# [PROBLEM DESCRIPTION]
Number of lines below with the word "stage": state it and write nothing more.

-- MATERIAL TO PROCESS follows --

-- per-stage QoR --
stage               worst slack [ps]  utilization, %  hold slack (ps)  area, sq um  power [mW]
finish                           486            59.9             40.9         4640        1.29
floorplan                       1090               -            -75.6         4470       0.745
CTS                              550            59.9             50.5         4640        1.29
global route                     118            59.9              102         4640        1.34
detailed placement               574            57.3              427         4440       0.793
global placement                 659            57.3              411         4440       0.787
[config.mk]
export PLATFORM = sky130hd
export DESIGN_NAME = eee_lpi_tx_hold_control
export DESIGN_NICKNAME = d
export VERILOG_FILES = /design/src/eee_reg_slave.v /design/src/eee_lpi_tx_hold_control.v
export VERILOG_INCLUDE_DIRS = /design/src
export SDC_FILE = /design/constraint.sdc
export NUM_CORES = 2
export LEC_CHECK = 0
export BUFFER_PORTS_ARGS = -buffer_cell sky130_fd_sc_hd__buf_4
export CORE_UTILIZATION = 43
export DETAILED_ROUTE_END_ITERATION = 10
export REMOVE_ABC_BUFFERS = 1
export SYNTH_ARGS = -nofsm -noshare
export SYNTH_HDL_FRONTEND = slang
export SYNTH_SLANG_ARGS = --single-unit
[constraint.sdc]
create_clock -name i_clk -period 3.9 [get_ports i_clk]
set_input_delay 0.195 -clock i_clk [delete_from_list [all_inputs] [get_ports i_clk]]
set_output_delay 0.195 -clock i_clk [all_outputs]
set_load 0.1 [all_outputs]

-- MATERIAL TO PROCESS concluded --

# [YOUR SOLUTION]
2